Cuantos años me la pasé buscando y buscando, aquello que tanto anhelaba y ahora mirándolo desde lejos comprendo por qué no lo encontraba. Buscaba mal. Supongo que llena de límites, de creencias y de presiones sociales, pensaba que lo que anhelaba estaba reflejado en la materia externa y me equivocaba.
A veces, me sentía mal por no sentir esa felicidad como otros sentían al tener, objetos físicos, porque a mí, me llenaban otra clase de cosas como la sonrisa de las personas que amo, la pasión familiar por cosas que compartimos, el tacto de la arena y el poder dedicar tiempo (entre muchas cosas) a personas importantes en un siglo con tan poco tiempo para todo. Aunque toda gratitud interna se ve reflejada en el exterior, y lo valoro también, su verdadero valor para mí no es nada a comparación con todo lo que hay dentro.

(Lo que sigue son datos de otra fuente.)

Source: an optimization exercise on an open RTL-to-GDS flow (aim: small area, a short achievable clock period and few clock cycles). Production flows keep margins and buffers that such runs may drop. The RTL was checked by simulation tests, not by an equivalence proof against the original design. Power figures rest on the tool's default switching activity, not on a simulated workload.

==> inputs of job 6940 <==
// ft300_stream
module ft300_stream (
    input  wire         clk,
    input  wire         rst,             
    input  wire         ev_valid,
    input  wire [10:0]  ev,              
    input  wire [31:0]  now,             
    output wire         ev_ready,
    output reg          meas_valid,
    output reg  [107:0] meas_h,          
    output wire [383:0] meas_f,          
    output reg  [31:0]  meas_freq,       
    output reg          stop_valid,
    output wire [2:0]   st,
    output wire [1:0]   err,
    output wire [1:0]   err_detail,
    output wire         xport_held,
    output wire         zero_valid,
    output wire         cancel_pending,
    output wire [4:0]   clen,
    output wire [31:0]  count
);
==> flow/config.mk <==
export PLATFORM = sky130hd
export DESIGN_NAME = ft300_stream
export DESIGN_NICKNAME = ft300_stream
export VERILOG_FILES = /design/flow/design.v
export SDC_FILE = /design/flow/constraint.sdc
export NUM_CORES = 4
export LEC_CHECK = 0
export ABC_AREA = 1
export CAP_MARGIN = 20
export CORE_MARGIN = 2
export CORE_UTILIZATION = 40
export SLEW_MARGIN = 20
==> flow/constraint.sdc <==
create_clock -name core_clock -period 15.0 [get_ports {clk}]
set_input_delay 3.0000 -clock core_clock [delete_from_list [all_inputs] [get_ports {clk}]]
set_output_delay 3.0000 -clock core_clock [all_outputs]
set_load 0.01 [all_outputs]
run.sh (not shown) runs the stock make flow with config.mk's settings and CLKGATE_MAP_FILE= SYNTH_SCRIPT=/design/flow/synth_recipe.tcl, a recipe that flattens the netlist after the stock synthesis.
==> inputs of job 3032, as changes to job 6940 <==
--- a/flow/design.v
+++ b/flow/design.v
@@ -4,11 +4,11 @@
     input  wire         ev_valid,
     input  wire [10:0]  ev,              
     input  wire [31:0]  now,             
     output wire         ev_ready,
     output reg          meas_valid,
-    output reg  [107:0] meas_h,          
+    output wire [107:0] meas_h,          
     output wire [383:0] meas_f,          
     output reg  [31:0]  meas_freq,       
     output reg          stop_valid,
     output wire [2:0]   st,
     output wire [1:0]   err,
@@ -36,12 +36,12 @@
     localparam [1:0] DET_NONE    = 2'b00;
     localparam [1:0] DET_TIMEOUT = 2'b01;
     localparam [1:0] DET_LENGTH  = 2'b10;
     localparam [1:0] DET_CRC     = 2'b11;
     localparam [15:0] CRC_AFTER_MARKER = 16'h4498;
-    localparam [51:0] N_ONE  = 52'd1000000;               
-    localparam [51:0] N_ONEN = 52'd1000000 << 32;         
+    localparam [45:0] N_ONE  = 46'd15625;                 
+    localparam [45:0] N_ONEN = 46'd15625 << 32;           
     reg [2:0]   st_q;
     reg [4:0]   clen_q;
     reg         m1_q;
     reg [15:0]  crc_q;
     reg         zero_valid_q;
@@ -246,16 +246,20 @@
         end
     end
     wire [16:0] dC1 = {1'b0, hB_q} - {1'b0, zB_q};      
     wire [16:0] dC2 = {1'b0, zB_q} - {1'b0, hB_q};      
     wire [15:0] aC  = dC1[16] ? dC2[15:0] : dC1[15:0];
+    reg [16:0] mh_q [0:5];
+    assign meas_h = {{4{mh_q[5][16]}}, mh_q[5][13:0], {4{mh_q[4][16]}}, mh_q[4][13:0],
+                     {4{mh_q[3][16]}}, mh_q[3][13:0], mh_q[2][16], mh_q[2],
+                     mh_q[1][16], mh_q[1], mh_q[0][16], mh_q[0]};
     integer j;
     always @(posedge clk) begin
         if (vB_q) begin
             for (j = 0; j < 6; j = j + 1)
                 if (axB_q == j[2:0])
-                    meas_h[18*j +: 18] <= {dC1[16], dC1};
+                    mh_q[j] <= dC1;
         end
     end
     reg  [15:0] aC_q;
     reg         vC_q;
     reg  [2:0]  axC_q;
@@ -271,37 +275,38 @@
         for (s = 0; s < 16; s = s + 1)
             if (aC_q[s])
                 lzc = 4'd15 - s[3:0];
     end
     wire [15:0] xD = aC_q << lzc;
-    reg  [1:0]  qd;
+    reg  [2:0]  qd;
     reg  [4:0]  rd;
     always @* begin
-        {qd[1], rd} = step25({1'b0, xD[15:11]});
-        {qd[0], rd} = step25({rd, xD[10]});
+        {qd[2], rd} = step25({1'b0, xD[15:11]});
+        {qd[1], rd} = step25({rd, xD[10]});
+        {qd[0], rd} = step25({rd, xD[9]});
     end
-    reg  [1:0]  qD_q;
+    reg  [2:0]  qD_q;
     reg  [4:0]  rD_q;
-    reg  [9:0]  xD_q;
+    reg  [8:0]  xD_q;
     reg  [3:0]  lzD_q;
     reg         nzD_q, vD_q;
     reg  [2:0]  axD_q;
     always @(posedge clk) begin
         qD_q  <= qd;
         rD_q  <= rd;
-        xD_q  <= xD[9:0];
+        xD_q  <= xD[8:0];
         lzD_q <= lzc;
         nzD_q <= (aC_q != 16'd0);
         vD_q  <= vC_q;
         axD_q <= axC_q;
     end
-    reg  [4:0]  qe;
+    reg  [3:0]  qe;
     reg  [4:0]  re;
     integer     ie;
     always @* begin
         re = rD_q;
-        for (ie = 4; ie >= 0; ie = ie - 1)
+        for (ie = 3; ie >= 0; ie = ie - 1)
             {qe[ie], re} = step25({re, xD_q[5 + ie]});
     end
     reg  [6:0]  qE_q;
     reg  [4:0]  rE_q;
     reg  [4:0]  xE_q;
@@ -315,34 +320,40 @@
         lzE_q <= lzD_q;
         nzE_q <= nzD_q;
         vE_q  <= vD_q;
         axE_q <= axD_q;
     end
-    reg  [4:0]  qf;
+    reg  [3:0]  qf;
     reg  [4:0]  rf;
     integer     jf;
     always @* begin
         rf = rE_q;
-        for (jf = 4; jf >= 0; jf = jf - 1)
-            {qf[jf], rf} = step25({rf, xE_q[jf]});
+        for (jf = 3; jf >= 0; jf = jf - 1)
+            {qf[jf], rf} = step25({rf, xE_q[jf + 1]});
     end
-    reg  [11:0] qF_q;
+    reg  [10:0] qF_q;
     reg  [4:0]  rF_q;
+    reg         xF_q;
     reg  [3:0]  lzF_q;
     reg         nzF_q, vF_q;
     reg  [2:0]  axF_q;
     always @(posedge clk) begin
         qF_q  <= {qE_q, qf};
         rF_q  <= rf;
+        xF_q  <= xE_q[0];
         lzF_q <= lzE_q;
         nzF_q <= nzE_q;
         vF_q  <= vE_q;
         axF_q <= axE_q;
     end
+    wire        qg0;
+    wire [4:0]  rG;
+    assign {qg0, rG} = step25({rF_q, xF_q});
+    wire [11:0] qG = {qF_q, qg0};
     reg  [19:0] pat;
     always @* begin
-        case (rF_q)
+        case (rG)
         5'd0:  pat = 20'd0;       5'd1:  pat = 20'd41943;   5'd2:  pat = 20'd83886;
         5'd3:  pat = 20'd125829;  5'd4:  pat = 20'd167772;  5'd5:  pat = 20'd209715;
         5'd6:  pat = 20'd251658;  5'd7:  pat = 20'd293601;  5'd8:  pat = 20'd335544;
         5'd9:  pat = 20'd377487;  5'd10: pat = 20'd419430;  5'd11: pat = 20'd461373;
         5'd12: pat = 20'd503316;  5'd13: pat = 20'd545259;  5'd14: pat = 20'd587202;
@@ -351,12 +362,12 @@
         5'd21: pat = 20'd880803;  5'd22: pat = 20'd922746;  5'd23: pat = 20'd964689;
         5'd24: pat = 20'd1006632;
         default: pat = 20'd0;
         endcase
     end
-    wire        q12  = qF_q[11];
-    wire [10:0] mhiG = q12 ? qF_q[10:0] : {qF_q[9:0], pat[19]};
+    wire        q12  = qG[11];
+    wire [10:0] mhiG = q12 ? qG[10:0] : {qG[9:0], pat[19]};
     wire [19:0] mmdG = q12 ? pat : {pat[18:0], pat[19]};
     wire [3:0]  l4G  = q12 ? {pat[2:0], pat[19]} : {pat[1:0], pat[19:18]};
     wire        gG   = q12 ? pat[18] : pat[17];
     wire [3:0]  mloG = l4G + {3'd0, gG};
     wire [4:0]  exG  = 5'd16 - {1'b0, lzF_q} - {4'd0, !q12};    
@@ -379,59 +390,61 @@
         end
     end
     genvar g;
     generate
         for (g = 0; g < 6; g = g + 1) begin : gf
-            assign meas_f[64*g +: 64] = {meas_h[18*g+17],
+            assign meas_f[64*g +: 64] = {mh_q[g][16],
                                          ex_q[g][5], {6{ex_q[g][4]}}, ex_q[g][3], ex_q[g][2:0],
                                          mhi_q[g], mmd_q[g], mmd_q[g][19:3], mlo_q[g]};
         end
     endgenerate
     reg [1:0]  dph_q;            
     reg [31:0] d_q;              
     reg [31:0] p_q;              
     reg [20:0] s_q;              
     reg [32:0] q_q;              
-    reg [32:0] qp_q;             
     reg [5:0]  cnt_q;            
     reg        sat_q, zres_q;    
-    reg [51:0] nacc_q;           
-    reg [51:0] nn_q;             
-    reg [6:0]  kn_q;             
+    reg [45:0] nacc_q;           
+    reg [6:0]  kc_q;             
+    reg [6:0]  khi_q;            
+    reg [6:0]  klo_q;            
+    reg        fast_q;           
     reg        tcap_q;
     reg        nrst_q;           
-    wire       cwrap   = (count_q == 32'hFFFF_FFFF);
-    wire [51:0] nacc_nx = cwrap ? N_ONE : nacc_q + N_ONE;
+    reg        cwrap_q;          
+    wire       cwrap   = cwrap_q;
+    always @(posedge clk)
+        cwrap_q <= (count_q == 32'hFFFF_FFFF);
+    wire [45:0] nacc_nx = cwrap ? N_ONE : nacc_q + N_ONE;
     reg [4:0]  lze;
     integer    s2;
     always @* begin
         lze = 5'd0;
         for (s2 = 0; s2 < 32; s2 = s2 + 1)
             if (d_q[s2])
                 lze = 5'd31 - s2[4:0];
     end
     wire       ezero = (d_q == 32'd0);
-    wire [6:0] stepsb = kn_q + {2'd0, lze};
-    wire       satc   = ezero || (!cwrap && stepsb > 7'd50);
-    wire       zresc  = cwrap || (stepsb <= 7'd16);
-    wire [6:0] c_init = stepsb - 7'd16;
+    wire       satc   = ezero || (!cwrap && {2'd0, lze} > khi_q);       
+    wire       zresc  = cwrap || ({2'd1, lze} <= klo_q);                
+    wire [6:0] c_init = kc_q + {2'd0, lze};
     wire [32:0] tr  = {p_q, s_q[20]};
     wire [33:0] r1  = {1'b0, tr} - {2'b00, d_q};
     wire        dg  = !r1[33];
     wire [31:0] pn  = dg ? r1[31:0] : tr[31:0];
     wire        nzp = dg ? (tr != {1'b0, d_q}) : (tr != 33'd0);
     wire        rinc  = dg && (nzp || q_q[0]);
-    wire [32:0] qres  = rinc ? qp_q : q_q;
-    wire        done  = busy_q && dph_q[1] && (cnt_q == 6'd1);
+    wire [32:0] qinc  = q_q + 33'd1;
+    wire [32:0] qres  = rinc ? qinc : q_q;
+    wire        done  = busy_q && dph_q[1] && (fast_q || cnt_q == 6'd1);
     always @(posedge clk) begin
-        p_q   <= dph_q[1] ? pn : {1'b0, nn_q[51:21]};
-        s_q   <= dph_q[1] ? {s_q[19:0], 1'b0} : nn_q[20:0];
         q_q   <= dph_q[1] ? {q_q[31:0], dg} : 33'd0;
-        qp_q  <= dph_q[1] ? (dg ? {qp_q[31:0], 1'b0} : {q_q[31:0], 1'b1}) : 33'd1;
-        cnt_q <= dph_q[1] ? cnt_q - 6'd1 : ((satc || zresc) ? 6'd1 : c_init[5:0]);
+        cnt_q <= dph_q[1] ? cnt_q - 6'd1 : c_init[5:0];
         sat_q <= dph_q[1] ? sat_q : satc;
         zres_q <= dph_q[1] ? zres_q : zresc;
+        fast_q <= dph_q[1] ? fast_q : (satc || zresc);
         if (sat_q || (!zres_q && qres[32]))
             meas_freq <= 32'hFFFF_FFFF;
         else if (zres_q)
             meas_freq <= 32'd0;
         else
@@ -577,22 +590,40 @@
             end
             default: ;  
             endcase
         end
         nrst_q <= nreset;
+        if (busy_q && dph_q == 2'd1)
+            nacc_q <= nacc_nx;
         if (nrst_q) begin
             nacc_q <= N_ONE;
-            nn_q   <= N_ONEN;
-            kn_q   <= 7'd6;
-        end else if (busy_q && dph_q == 2'd1) begin
-            nacc_q <= nacc_nx;
-            nn_q   <= nacc_nx;
-            kn_q   <= 7'd38;
-        end else if (nn_q[51:44] == 8'd0) begin
-            nn_q   <= nn_q << 8;
-            kn_q   <= kn_q - 7'd8;
-        end else if (!nn_q[51]) begin
-            nn_q   <= nn_q << 1;
-            kn_q   <= kn_q - 7'd1;
+            p_q    <= {1'b0, N_ONEN[45:15]};
+            s_q    <= {N_ONEN[14:0], 6'd0};
+            kc_q   <= 7'd6 - 7'd16;
+            khi_q  <= 7'd50 - 7'd6;
+            klo_q  <= 7'd48 - 7'd6;
+        end else if (busy_q) begin
+            if (done) begin
+                p_q    <= {1'b0, nacc_q[45:15]};
+                s_q    <= {nacc_q[14:0], 6'd0};
+                kc_q   <= 7'd38 - 7'd16;
+                khi_q  <= 7'd50 - 7'd38;
+                klo_q  <= 7'd48 - 7'd38;
+            end else if (dph_q[1]) begin
+                p_q    <= pn;
+                s_q    <= {s_q[19:0], 1'b0};
+            end
+        end else if (p_q[30:23] == 8'd0) begin
+            p_q    <= {1'b0, p_q[22:0], s_q[20:13]};
+            s_q    <= {s_q[12:0], 8'd0};
+            kc_q   <= kc_q - 7'd8;
+            khi_q  <= khi_q + 7'd8;
+            klo_q  <= klo_q + 7'd8;
+        end else if (!p_q[30]) begin
+            p_q    <= {1'b0, p_q[29:0], s_q[20]};
+            s_q    <= {s_q[19:0], 1'b0};
+            kc_q   <= kc_q - 7'd1;
+            khi_q  <= khi_q + 7'd1;
+            klo_q  <= klo_q + 7'd1;
         end
     end
 endmodule
==> flow/flow/run.sh (new file) <==
#!/bin/bash
# The standard layout (standard.sh: standard synthesis and ORFS flow),
# with two changes to how the layout is made:
#  - timing repair aims for 10.0 ns of setup slack at the design's clock, so
#    repair_timing keeps sizing and buffering paths the 15 ns clock alone
#    would leave as synthesized (SETUP_SLACK_MARGIN);
#  - ports are buffered with sky130_fd_sc_hd__buf_1 rather than the default
#    choice of buffer_ports (every port still gets its buffer).
# The clock, its period and the constraints are the design's (constraint.sdc).
set -euo pipefail
export SETUP_SLACK_MARGIN=10.0
export BUFFER_PORTS_ARGS="-buffer_cell sky130_fd_sc_hd__buf_1"
bash standard.sh > standard_flow.log 2>&1
==> flow/standard.sh (new file) <==
#!/bin/bash
# synth_recipe.tcl (not shown) runs the flow's synth.tcl, then flattens the netlist and writes it again
# the make line also repeats each setting of config.mk as NAME=value (left out here)
make -C /OpenROAD-flow-scripts/flow DESIGN_CONFIG=/design/flow/config.mk WORK_HOME=/design/flow/orfs CLKGATE_MAP_FILE= SYNTH_SCRIPT=/design/flow/synth_recipe.tcl "${@:-finish}"
CORE_UTILIZATION = 55   (was 40)
CTS_BUF_LIST = sky130_fd_sc_hd__clkbuf_4   (was default)
removed: flow/run.sh
==> inputs of job 3801, as changes to job 6940 <==
--- a/flow/design.v
+++ b/flow/design.v
@@ -36,12 +36,12 @@
     localparam [1:0] DET_NONE    = 2'b00;
     localparam [1:0] DET_TIMEOUT = 2'b01;
     localparam [1:0] DET_LENGTH  = 2'b10;
     localparam [1:0] DET_CRC     = 2'b11;
     localparam [15:0] CRC_AFTER_MARKER = 16'h4498;
-    localparam [51:0] N_ONE  = 52'd1000000;               
-    localparam [51:0] N_ONEN = 52'd1000000 << 32;         
+    localparam [45:0] N_ONE  = 46'd15625;                 
+    localparam [45:0] N_ONEN = 46'd15625 << 32;           
     reg [2:0]   st_q;
     reg [4:0]   clen_q;
     reg         m1_q;
     reg [15:0]  crc_q;
     reg         zero_valid_q;
@@ -392,17 +392,17 @@
     reg [20:0] s_q;              
     reg [32:0] q_q;              
     reg [32:0] qp_q;             
     reg [5:0]  cnt_q;            
     reg        sat_q, zres_q;    
-    reg [51:0] nacc_q;           
-    reg [51:0] nn_q;             
+    reg [45:0] nacc_q;           
+    reg [45:0] nn_q;             
     reg [6:0]  kn_q;             
     reg        tcap_q;
     reg        nrst_q;           
     wire       cwrap   = (count_q == 32'hFFFF_FFFF);
-    wire [51:0] nacc_nx = cwrap ? N_ONE : nacc_q + N_ONE;
+    wire [45:0] nacc_nx = cwrap ? N_ONE : nacc_q + N_ONE;
     reg [4:0]  lze;
     integer    s2;
     always @* begin
         lze = 5'd0;
         for (s2 = 0; s2 < 32; s2 = s2 + 1)
@@ -421,12 +421,12 @@
     wire        nzp = dg ? (tr != {1'b0, d_q}) : (tr != 33'd0);
     wire        rinc  = dg && (nzp || q_q[0]);
     wire [32:0] qres  = rinc ? qp_q : q_q;
     wire        done  = busy_q && dph_q[1] && (cnt_q == 6'd1);
     always @(posedge clk) begin
-        p_q   <= dph_q[1] ? pn : {1'b0, nn_q[51:21]};
-        s_q   <= dph_q[1] ? {s_q[19:0], 1'b0} : nn_q[20:0];
+        p_q   <= dph_q[1] ? pn : {1'b0, nn_q[45:15]};
+        s_q   <= dph_q[1] ? {s_q[19:0], 1'b0} : {nn_q[14:0], 6'd0};
         q_q   <= dph_q[1] ? {q_q[31:0], dg} : 33'd0;
         qp_q  <= dph_q[1] ? (dg ? {qp_q[31:0], 1'b0} : {q_q[31:0], 1'b1}) : 33'd1;
         cnt_q <= dph_q[1] ? cnt_q - 6'd1 : ((satc || zresc) ? 6'd1 : c_init[5:0]);
         sat_q <= dph_q[1] ? sat_q : satc;
         zres_q <= dph_q[1] ? zres_q : zresc;
@@ -585,14 +585,14 @@
             kn_q   <= 7'd6;
         end else if (busy_q && dph_q == 2'd1) begin
             nacc_q <= nacc_nx;
             nn_q   <= nacc_nx;
             kn_q   <= 7'd38;
-        end else if (nn_q[51:44] == 8'd0) begin
+        end else if (nn_q[45:38] == 8'd0) begin
             nn_q   <= nn_q << 8;
             kn_q   <= kn_q - 7'd8;
-        end else if (!nn_q[51]) begin
+        end else if (!nn_q[45]) begin
             nn_q   <= nn_q << 1;
             kn_q   <= kn_q - 7'd1;
         end
     end
 endmodule
==> comparison <==
Job 3801 finished clean. Job 3032 completed without violations. Job 6940 ran to the end with no violations.
The highest synthesized area belongs to job 6940, the lowest to job 3032.
Fmax: job 6940 < job 3801 < job 3032.
Cell count: job 3801 is larger than job 3032 (about 1.8%).
In job 6940 the via count is smaller than in job 3801, by about 0.33%.
Against job 3032, the synthesized cell count of job 3801 is smaller by 1.3%.
==> figures <==
RSZ-0062 raised after global routing: job 3801 false; job 6940 false; job 3032 true
Post-DP HPWL: job 3801 99500 µm; job 6940 97900 µm; job 3032 96100 µm
Clock network power share: job 3801 28.3%; job 6940 29.6%; job 3032 25.9%
Clk slew on worst S/H paths: job 3801 0.06 ns; job 6940 0.06 ns; job 3032 0.07 ns
Launch instance of the worst min-delay path: job 3801 qE_q[0]$_DFF_P_; job 6940 axD_q[1]$_DFF_P_; job 3032 vC_q$_DFF_P_
Sequential cell area: job 3801 25400 µm²; job 6940 25800 µm²; job 3032 24000 µm²
Run status: job 3801 no timing/DRC/antenna violations; job 6940 no timing/DRC/antenna violations; job 3032 no timing/DRC/antenna violations
Share of final-layout standard cells stronger than drive strength 1: job 3801 5.77%; job 6940 6.37%; job 3032 10.4%
Sequential share of power: job 3801 34.8%; job 6940 34.2%; job 3032 38.8%
Power group with the largest share: job 3801 combinational logic; job 6940 combinational logic; job 3032 registers
Y dimension of the die: job 3801 351 µm; job 6940 353 µm; job 3032 297 µm
Critical path endpoint: job 3801 meas_freq[4]$_SDFF_PP1_; job 6940 cnt_q[0]$_DFF_P_; job 3032 count[5]
Testbench counts of job 6940, summed over its fixed seeds: cycles 17,529.
Testbench counts of job 3032, summed over its fixed seeds: cycles 17,529.
Testbench counts of job 3801, summed over its fixed seeds: cycles 17,529.

## separate check: timing with driven ports
In the flow no input, the clock included, has a driving cell. The finished layouts below were timed again as built, in two steps. Step 1 assumes that a clkbuf_16 drives the clock port and a buf_2 every other input. Step 2 moves the port delays by t, midway between the first and last clock arrival at a register: inputs arrive t later, outputs are due t later. That takes back most of the time a late clock gives input paths. Three values: ideal ports, drivers, drivers and shift; two values: the first two.
| run | t, ns | setup WS [ns] | worst setup path after step 2 | clock arrival spread, ns | cell pins on the clock port's net |
|---|---|---|---|---|---|
| job 6940 | 0.774 | 9.391 / 9.391 / 8.893 | input to register | 0.028 / 0.028 | 1 |
| job 3032 | 1.180 | 10.022 / 9.948 / 9.490 | input to register | 0.076 / 0.076 | 1 |
| job 3801 | 0.765 | 9.508 / 9.508 / 9.170 | input to register | 0.044 / 0.044 | 1 |
After both steps setup and hold are still met in every run listed. The setup slack of job 3032, which loses most, moves by -0.074 ns with the drivers and by -0.532 ns with both steps.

Mi pregunta después fue: ¿por qué no lo veía? Y la respuesta era: porque se movía y solo podía sentirla. ¿Y qué era? El motor de mi pasión: el arte. No lo encontraba porque ni estaba fuera ni estaba quieta. Podía transformarse y manifestarse de muchas maneras más allá de ser una artista. La creatividad es la luz y la oscuridad de mi gran reino interno, aparecía y desaparecía como un atardecer y un amanecer, al unir ambas polaridades. Tuve que meditar mucho para ver que no estaba fuera y que al mirar en mi interior solo podría ver su aparición con los ojos del alma a destiempo y a ciclos, con la gran tranquilidad de saber que nunca se iba a marchar, porque mutaba, se nutría, evolucionaba y se transformaba.